◆ PROBLEM DESCRIPTION ◆
Copy out, from the entries below, each line holding the string "step".

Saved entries

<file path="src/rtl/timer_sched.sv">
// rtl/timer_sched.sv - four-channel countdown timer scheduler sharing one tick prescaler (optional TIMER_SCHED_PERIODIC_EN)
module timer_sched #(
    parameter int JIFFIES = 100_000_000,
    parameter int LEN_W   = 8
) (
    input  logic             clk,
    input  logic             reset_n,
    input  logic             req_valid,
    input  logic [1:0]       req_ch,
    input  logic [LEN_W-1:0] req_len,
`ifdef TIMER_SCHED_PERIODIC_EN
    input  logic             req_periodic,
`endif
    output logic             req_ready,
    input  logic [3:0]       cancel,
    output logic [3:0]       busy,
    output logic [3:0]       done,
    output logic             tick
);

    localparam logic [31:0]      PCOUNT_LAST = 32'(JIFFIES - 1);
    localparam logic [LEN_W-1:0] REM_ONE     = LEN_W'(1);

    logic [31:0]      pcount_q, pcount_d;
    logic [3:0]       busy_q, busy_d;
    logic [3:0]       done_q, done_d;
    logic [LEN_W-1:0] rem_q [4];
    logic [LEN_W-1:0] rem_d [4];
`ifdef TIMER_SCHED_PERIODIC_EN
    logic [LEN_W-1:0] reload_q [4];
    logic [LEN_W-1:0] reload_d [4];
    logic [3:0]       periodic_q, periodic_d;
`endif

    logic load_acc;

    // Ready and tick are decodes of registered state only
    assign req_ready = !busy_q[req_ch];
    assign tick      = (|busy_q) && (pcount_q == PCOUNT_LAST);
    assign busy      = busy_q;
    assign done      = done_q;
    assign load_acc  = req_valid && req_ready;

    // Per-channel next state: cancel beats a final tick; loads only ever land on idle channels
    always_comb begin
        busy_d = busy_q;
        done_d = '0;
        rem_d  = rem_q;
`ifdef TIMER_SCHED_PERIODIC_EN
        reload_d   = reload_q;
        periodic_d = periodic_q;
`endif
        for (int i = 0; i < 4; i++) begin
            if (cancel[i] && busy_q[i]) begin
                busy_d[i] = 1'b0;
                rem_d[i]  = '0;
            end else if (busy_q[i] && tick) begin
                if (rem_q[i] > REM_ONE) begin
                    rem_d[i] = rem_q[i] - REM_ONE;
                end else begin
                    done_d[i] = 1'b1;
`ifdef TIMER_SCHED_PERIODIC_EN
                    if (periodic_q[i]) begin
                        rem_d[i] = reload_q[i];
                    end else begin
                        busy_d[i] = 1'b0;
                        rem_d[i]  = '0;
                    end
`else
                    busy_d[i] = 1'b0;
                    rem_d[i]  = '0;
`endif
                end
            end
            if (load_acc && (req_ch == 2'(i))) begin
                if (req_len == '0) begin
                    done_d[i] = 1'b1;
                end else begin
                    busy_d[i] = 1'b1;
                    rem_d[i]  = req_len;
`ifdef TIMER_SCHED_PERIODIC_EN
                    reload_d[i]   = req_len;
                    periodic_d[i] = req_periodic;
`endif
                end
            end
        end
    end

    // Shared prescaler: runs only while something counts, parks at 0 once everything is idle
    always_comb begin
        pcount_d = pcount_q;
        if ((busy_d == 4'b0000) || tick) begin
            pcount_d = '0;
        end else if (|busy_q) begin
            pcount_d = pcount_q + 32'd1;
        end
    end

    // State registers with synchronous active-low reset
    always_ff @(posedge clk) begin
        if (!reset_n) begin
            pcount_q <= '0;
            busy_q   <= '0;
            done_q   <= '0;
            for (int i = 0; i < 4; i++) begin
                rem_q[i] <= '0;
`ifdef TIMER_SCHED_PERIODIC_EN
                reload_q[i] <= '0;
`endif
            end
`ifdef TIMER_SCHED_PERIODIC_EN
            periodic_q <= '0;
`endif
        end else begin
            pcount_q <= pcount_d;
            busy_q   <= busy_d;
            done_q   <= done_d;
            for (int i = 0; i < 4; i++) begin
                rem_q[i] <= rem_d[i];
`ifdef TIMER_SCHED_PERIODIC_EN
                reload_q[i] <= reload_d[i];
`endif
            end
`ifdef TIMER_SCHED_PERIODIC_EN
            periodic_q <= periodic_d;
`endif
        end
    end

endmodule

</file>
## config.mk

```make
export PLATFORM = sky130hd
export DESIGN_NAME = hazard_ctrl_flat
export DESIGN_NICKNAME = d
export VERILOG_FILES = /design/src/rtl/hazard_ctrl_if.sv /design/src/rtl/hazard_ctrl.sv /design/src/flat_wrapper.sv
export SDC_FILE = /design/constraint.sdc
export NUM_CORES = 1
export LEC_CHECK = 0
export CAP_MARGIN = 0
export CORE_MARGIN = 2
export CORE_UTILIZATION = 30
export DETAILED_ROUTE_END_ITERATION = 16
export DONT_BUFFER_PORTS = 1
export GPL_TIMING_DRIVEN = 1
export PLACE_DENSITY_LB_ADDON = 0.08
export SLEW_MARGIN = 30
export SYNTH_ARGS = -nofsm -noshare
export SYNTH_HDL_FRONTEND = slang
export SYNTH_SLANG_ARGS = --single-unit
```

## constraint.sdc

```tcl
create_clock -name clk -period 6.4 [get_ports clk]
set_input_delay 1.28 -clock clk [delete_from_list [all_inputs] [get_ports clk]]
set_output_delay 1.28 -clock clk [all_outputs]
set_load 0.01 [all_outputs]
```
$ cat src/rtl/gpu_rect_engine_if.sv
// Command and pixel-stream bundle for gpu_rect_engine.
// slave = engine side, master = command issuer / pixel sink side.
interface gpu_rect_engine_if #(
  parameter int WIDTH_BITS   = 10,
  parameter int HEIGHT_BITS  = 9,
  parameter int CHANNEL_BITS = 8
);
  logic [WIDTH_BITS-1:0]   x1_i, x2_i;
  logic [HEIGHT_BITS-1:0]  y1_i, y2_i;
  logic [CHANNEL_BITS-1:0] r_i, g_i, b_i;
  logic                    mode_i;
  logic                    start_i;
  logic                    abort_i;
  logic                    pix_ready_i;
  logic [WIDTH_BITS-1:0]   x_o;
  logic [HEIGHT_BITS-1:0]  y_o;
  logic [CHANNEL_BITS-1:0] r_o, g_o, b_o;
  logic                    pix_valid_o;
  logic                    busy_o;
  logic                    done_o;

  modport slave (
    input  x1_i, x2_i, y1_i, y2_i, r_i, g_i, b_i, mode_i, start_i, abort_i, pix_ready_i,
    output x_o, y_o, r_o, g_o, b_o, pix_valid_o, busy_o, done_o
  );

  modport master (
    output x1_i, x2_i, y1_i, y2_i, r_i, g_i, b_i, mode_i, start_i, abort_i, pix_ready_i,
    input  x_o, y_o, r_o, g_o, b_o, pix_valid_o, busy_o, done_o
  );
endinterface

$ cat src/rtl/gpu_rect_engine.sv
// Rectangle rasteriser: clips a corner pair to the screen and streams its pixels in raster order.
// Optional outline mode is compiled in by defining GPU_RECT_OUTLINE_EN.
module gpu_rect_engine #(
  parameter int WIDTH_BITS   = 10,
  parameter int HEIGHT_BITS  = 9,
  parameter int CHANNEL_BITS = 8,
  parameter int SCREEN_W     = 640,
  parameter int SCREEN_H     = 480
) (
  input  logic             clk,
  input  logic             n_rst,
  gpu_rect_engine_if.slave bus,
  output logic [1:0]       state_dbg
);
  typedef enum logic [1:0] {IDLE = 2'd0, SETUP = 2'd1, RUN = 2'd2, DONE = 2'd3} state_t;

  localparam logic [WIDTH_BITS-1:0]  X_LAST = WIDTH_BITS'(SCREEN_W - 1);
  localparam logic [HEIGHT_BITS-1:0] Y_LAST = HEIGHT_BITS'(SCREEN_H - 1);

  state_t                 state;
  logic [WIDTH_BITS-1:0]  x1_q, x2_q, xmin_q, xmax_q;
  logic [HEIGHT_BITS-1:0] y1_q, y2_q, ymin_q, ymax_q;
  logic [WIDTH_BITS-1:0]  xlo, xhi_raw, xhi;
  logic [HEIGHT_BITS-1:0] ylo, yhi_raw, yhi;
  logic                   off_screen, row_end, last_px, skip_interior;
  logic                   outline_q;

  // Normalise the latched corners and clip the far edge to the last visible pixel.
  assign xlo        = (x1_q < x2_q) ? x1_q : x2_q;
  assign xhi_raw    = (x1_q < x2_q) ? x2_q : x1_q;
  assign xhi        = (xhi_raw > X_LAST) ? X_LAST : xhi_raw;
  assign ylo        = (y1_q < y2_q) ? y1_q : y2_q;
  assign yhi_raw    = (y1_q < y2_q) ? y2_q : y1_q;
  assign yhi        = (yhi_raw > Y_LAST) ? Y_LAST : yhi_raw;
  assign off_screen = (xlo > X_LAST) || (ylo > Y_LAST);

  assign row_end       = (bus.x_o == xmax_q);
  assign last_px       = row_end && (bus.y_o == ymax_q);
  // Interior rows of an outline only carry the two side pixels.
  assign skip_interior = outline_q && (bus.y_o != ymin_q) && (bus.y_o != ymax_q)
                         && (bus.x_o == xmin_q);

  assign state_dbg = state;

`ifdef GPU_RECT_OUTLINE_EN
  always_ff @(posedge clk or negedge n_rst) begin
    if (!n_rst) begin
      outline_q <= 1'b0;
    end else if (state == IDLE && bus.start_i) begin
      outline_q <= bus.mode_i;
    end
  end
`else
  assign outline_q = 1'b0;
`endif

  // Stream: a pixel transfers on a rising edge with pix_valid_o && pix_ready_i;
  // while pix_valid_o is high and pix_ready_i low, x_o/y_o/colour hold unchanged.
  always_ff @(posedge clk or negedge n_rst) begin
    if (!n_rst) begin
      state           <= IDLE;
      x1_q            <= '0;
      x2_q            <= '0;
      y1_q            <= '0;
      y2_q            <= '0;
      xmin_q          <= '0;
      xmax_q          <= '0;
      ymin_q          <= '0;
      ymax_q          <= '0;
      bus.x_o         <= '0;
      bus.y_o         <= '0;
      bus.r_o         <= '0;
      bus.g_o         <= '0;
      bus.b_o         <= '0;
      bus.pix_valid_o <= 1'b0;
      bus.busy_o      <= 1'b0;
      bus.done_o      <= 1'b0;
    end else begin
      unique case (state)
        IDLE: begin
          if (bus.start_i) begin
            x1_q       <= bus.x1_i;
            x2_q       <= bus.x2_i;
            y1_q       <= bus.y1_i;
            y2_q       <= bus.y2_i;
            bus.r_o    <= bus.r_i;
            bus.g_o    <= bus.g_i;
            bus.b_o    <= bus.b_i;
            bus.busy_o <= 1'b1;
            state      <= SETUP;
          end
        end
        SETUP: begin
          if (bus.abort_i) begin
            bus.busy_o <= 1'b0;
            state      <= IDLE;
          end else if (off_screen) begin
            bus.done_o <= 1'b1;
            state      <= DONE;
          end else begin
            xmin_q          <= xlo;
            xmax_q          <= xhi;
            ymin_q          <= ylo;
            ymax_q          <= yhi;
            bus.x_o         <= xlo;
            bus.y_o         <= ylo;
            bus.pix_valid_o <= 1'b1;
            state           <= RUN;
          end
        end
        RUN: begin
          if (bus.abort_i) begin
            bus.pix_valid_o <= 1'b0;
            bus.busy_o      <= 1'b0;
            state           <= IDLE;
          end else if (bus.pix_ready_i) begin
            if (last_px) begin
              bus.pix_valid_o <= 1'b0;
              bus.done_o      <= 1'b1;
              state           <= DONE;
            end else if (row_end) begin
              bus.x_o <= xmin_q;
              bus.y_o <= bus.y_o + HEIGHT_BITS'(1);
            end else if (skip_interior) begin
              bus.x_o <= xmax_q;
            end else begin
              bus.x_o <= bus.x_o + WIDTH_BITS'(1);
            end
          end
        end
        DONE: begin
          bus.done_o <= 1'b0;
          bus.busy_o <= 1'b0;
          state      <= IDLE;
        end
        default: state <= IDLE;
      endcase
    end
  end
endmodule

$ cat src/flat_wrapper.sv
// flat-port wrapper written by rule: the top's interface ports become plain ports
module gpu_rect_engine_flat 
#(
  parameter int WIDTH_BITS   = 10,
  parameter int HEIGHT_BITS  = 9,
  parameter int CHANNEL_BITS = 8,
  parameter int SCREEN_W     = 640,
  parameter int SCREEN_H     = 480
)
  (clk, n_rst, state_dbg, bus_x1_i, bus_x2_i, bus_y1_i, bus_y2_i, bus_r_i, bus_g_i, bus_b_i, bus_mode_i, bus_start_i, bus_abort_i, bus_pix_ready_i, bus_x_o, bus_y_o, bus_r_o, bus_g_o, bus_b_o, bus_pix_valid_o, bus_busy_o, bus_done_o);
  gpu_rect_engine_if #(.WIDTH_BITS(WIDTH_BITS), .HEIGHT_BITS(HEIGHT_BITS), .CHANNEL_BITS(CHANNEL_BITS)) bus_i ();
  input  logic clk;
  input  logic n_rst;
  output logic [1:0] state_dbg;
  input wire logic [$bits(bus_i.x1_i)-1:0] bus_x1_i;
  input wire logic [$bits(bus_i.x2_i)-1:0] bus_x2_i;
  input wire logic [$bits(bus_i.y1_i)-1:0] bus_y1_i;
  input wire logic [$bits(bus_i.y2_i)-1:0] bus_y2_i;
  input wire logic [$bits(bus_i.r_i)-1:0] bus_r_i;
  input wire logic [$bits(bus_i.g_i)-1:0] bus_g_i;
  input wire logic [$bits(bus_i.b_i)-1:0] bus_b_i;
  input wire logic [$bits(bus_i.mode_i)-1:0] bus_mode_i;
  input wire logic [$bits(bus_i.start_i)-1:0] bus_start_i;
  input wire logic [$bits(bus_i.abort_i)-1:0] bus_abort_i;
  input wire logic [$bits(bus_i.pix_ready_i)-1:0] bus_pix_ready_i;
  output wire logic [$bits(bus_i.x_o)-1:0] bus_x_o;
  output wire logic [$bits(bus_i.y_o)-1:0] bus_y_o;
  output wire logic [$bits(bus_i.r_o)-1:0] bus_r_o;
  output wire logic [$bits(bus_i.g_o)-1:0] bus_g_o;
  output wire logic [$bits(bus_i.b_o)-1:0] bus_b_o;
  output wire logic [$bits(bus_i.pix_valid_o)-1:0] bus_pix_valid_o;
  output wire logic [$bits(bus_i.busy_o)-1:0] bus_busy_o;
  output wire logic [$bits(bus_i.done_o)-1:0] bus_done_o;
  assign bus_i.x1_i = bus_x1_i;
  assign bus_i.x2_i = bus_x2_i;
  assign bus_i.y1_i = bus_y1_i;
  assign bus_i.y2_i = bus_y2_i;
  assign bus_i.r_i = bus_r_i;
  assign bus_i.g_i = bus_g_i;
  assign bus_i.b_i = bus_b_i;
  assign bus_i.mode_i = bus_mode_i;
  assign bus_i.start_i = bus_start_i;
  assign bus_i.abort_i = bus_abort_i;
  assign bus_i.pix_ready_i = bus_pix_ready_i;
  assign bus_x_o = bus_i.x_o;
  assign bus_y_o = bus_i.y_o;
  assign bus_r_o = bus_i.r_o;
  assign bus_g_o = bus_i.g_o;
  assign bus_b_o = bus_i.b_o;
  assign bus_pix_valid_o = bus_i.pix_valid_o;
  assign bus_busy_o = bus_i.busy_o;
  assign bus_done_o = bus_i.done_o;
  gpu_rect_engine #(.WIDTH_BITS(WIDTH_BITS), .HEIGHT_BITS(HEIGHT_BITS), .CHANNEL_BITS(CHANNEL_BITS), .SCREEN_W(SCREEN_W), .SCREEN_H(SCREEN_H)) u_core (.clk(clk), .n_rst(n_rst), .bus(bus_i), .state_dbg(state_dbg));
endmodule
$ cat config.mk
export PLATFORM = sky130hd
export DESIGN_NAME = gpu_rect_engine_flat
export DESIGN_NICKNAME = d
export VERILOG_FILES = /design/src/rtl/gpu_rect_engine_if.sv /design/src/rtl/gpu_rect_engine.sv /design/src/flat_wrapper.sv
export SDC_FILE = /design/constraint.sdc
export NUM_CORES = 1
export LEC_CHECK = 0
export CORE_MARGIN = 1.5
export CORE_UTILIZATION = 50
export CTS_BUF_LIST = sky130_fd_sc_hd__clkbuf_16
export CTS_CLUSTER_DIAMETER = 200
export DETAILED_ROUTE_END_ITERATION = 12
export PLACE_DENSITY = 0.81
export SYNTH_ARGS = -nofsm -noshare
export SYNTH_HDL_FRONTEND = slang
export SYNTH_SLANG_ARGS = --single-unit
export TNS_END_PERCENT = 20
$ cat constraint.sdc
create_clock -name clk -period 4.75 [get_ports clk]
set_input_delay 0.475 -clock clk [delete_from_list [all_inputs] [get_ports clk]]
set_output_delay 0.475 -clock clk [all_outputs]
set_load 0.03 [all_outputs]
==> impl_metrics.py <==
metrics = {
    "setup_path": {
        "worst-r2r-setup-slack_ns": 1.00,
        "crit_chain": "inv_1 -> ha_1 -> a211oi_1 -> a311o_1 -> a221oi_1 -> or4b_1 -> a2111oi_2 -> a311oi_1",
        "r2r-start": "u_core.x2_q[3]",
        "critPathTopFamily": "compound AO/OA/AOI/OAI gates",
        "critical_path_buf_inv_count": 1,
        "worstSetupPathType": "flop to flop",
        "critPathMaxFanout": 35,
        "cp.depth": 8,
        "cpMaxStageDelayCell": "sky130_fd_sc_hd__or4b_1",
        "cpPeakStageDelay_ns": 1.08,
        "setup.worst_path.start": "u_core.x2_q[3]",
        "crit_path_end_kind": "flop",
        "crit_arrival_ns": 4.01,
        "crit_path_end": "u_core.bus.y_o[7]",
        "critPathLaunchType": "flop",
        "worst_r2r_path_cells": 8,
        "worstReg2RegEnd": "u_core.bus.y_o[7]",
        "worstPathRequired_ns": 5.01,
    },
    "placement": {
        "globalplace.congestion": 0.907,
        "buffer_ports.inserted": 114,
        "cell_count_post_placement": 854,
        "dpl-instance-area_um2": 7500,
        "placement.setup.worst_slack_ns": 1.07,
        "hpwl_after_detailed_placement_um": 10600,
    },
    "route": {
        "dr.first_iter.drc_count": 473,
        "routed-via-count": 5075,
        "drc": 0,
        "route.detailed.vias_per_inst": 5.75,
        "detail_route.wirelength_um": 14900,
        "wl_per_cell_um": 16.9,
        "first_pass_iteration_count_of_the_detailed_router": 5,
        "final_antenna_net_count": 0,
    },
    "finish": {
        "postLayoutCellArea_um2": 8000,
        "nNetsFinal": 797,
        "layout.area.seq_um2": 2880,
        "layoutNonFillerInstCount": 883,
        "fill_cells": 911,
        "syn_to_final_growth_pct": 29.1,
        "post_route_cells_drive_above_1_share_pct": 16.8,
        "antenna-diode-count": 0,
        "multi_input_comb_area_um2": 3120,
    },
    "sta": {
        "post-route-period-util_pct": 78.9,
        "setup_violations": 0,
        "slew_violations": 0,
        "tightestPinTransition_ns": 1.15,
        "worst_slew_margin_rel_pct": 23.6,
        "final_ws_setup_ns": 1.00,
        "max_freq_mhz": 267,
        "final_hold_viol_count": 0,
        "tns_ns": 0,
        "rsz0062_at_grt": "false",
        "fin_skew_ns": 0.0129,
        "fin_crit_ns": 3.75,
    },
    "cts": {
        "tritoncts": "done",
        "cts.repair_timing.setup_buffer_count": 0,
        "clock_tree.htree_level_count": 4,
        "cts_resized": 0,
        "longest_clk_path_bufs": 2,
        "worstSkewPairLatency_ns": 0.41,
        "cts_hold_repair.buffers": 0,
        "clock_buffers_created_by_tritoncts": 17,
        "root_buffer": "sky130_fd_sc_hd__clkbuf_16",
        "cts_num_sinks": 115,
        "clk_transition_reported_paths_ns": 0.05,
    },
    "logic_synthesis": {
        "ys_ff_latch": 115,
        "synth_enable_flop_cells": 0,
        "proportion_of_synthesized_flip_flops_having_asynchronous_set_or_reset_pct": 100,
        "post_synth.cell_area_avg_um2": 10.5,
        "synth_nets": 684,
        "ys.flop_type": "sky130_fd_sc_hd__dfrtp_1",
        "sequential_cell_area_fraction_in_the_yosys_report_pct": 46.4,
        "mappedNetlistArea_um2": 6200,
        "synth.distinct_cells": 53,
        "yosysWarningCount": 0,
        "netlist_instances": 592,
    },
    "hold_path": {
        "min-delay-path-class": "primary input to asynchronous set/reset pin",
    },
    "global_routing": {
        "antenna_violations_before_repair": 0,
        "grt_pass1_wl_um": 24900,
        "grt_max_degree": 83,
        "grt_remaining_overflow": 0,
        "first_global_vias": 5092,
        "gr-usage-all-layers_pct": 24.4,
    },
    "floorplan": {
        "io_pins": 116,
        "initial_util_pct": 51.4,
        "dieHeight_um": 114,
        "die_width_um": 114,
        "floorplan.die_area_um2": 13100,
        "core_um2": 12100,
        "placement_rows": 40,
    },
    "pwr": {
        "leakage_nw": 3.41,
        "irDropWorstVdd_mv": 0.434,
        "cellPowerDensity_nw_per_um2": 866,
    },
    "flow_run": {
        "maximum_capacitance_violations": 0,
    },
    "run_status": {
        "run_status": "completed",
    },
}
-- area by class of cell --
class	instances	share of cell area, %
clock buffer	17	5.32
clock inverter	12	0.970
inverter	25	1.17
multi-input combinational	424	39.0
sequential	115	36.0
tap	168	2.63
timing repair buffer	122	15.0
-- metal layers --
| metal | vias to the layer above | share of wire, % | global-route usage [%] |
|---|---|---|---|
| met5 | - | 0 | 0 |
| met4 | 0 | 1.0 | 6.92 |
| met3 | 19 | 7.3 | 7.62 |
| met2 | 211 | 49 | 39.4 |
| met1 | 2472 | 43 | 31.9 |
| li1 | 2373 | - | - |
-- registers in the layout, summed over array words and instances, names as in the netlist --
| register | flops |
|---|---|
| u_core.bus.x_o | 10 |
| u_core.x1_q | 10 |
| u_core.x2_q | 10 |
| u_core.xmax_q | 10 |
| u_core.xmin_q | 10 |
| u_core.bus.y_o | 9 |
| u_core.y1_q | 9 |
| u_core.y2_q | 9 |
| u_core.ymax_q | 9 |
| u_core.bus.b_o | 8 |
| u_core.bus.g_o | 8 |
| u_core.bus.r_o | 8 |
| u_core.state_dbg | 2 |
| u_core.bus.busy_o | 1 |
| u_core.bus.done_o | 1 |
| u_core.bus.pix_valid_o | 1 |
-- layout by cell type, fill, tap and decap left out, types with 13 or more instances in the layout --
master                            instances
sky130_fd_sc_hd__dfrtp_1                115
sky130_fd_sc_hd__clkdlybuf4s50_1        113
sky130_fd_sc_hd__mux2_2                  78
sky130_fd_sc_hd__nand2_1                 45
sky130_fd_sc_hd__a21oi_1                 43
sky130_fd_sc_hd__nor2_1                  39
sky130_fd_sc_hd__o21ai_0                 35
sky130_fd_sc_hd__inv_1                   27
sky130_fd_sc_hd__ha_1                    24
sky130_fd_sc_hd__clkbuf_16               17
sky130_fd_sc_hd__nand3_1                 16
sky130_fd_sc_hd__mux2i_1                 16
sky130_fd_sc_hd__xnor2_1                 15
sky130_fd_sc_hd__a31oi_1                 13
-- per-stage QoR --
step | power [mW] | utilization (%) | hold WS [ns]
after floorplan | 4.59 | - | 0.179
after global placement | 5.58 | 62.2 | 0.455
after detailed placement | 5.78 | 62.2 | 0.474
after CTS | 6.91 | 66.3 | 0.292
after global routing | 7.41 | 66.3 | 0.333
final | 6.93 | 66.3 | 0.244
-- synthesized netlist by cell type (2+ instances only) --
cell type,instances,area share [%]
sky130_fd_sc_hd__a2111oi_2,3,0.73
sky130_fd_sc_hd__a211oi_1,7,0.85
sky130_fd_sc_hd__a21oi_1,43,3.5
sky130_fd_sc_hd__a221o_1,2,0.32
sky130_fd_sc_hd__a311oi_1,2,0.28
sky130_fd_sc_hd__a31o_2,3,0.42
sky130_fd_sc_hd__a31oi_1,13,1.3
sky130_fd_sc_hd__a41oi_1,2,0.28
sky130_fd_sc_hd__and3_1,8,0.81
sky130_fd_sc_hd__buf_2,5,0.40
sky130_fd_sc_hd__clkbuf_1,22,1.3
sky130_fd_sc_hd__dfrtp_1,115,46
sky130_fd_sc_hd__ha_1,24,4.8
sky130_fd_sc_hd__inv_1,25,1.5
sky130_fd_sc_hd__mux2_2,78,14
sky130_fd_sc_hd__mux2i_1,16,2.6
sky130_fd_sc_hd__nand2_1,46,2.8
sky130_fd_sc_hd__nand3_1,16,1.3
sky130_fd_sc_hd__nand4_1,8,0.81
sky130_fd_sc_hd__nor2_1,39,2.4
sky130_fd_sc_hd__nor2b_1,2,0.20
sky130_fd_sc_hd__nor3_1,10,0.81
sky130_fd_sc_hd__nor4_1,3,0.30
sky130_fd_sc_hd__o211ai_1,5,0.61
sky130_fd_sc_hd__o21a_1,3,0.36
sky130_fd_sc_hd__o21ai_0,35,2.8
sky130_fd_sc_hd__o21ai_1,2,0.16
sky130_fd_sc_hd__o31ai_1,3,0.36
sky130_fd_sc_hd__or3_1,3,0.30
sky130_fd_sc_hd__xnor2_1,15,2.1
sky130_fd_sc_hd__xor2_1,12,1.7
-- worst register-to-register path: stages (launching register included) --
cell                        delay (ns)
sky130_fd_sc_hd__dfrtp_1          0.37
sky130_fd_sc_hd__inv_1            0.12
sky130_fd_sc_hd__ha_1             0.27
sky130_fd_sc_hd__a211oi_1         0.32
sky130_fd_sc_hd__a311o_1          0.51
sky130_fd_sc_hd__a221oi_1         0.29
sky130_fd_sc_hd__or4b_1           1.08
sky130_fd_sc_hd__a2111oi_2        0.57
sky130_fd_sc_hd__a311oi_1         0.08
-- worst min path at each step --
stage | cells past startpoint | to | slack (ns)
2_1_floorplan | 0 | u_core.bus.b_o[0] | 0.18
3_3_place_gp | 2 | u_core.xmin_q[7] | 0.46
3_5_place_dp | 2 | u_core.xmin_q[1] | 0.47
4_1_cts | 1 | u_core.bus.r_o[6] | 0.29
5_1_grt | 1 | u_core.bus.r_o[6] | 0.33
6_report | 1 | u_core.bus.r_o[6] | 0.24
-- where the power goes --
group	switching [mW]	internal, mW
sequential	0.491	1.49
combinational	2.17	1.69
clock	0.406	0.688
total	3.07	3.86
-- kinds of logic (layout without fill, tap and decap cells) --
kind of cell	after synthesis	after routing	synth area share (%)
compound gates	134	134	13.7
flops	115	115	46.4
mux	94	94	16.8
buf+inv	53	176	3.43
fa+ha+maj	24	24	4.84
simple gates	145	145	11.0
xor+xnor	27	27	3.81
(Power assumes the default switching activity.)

◆ WRITTEN RESPONSE ◆
step | power [mW] | utilization (%) | hold WS [ns]
-- worst min path at each step --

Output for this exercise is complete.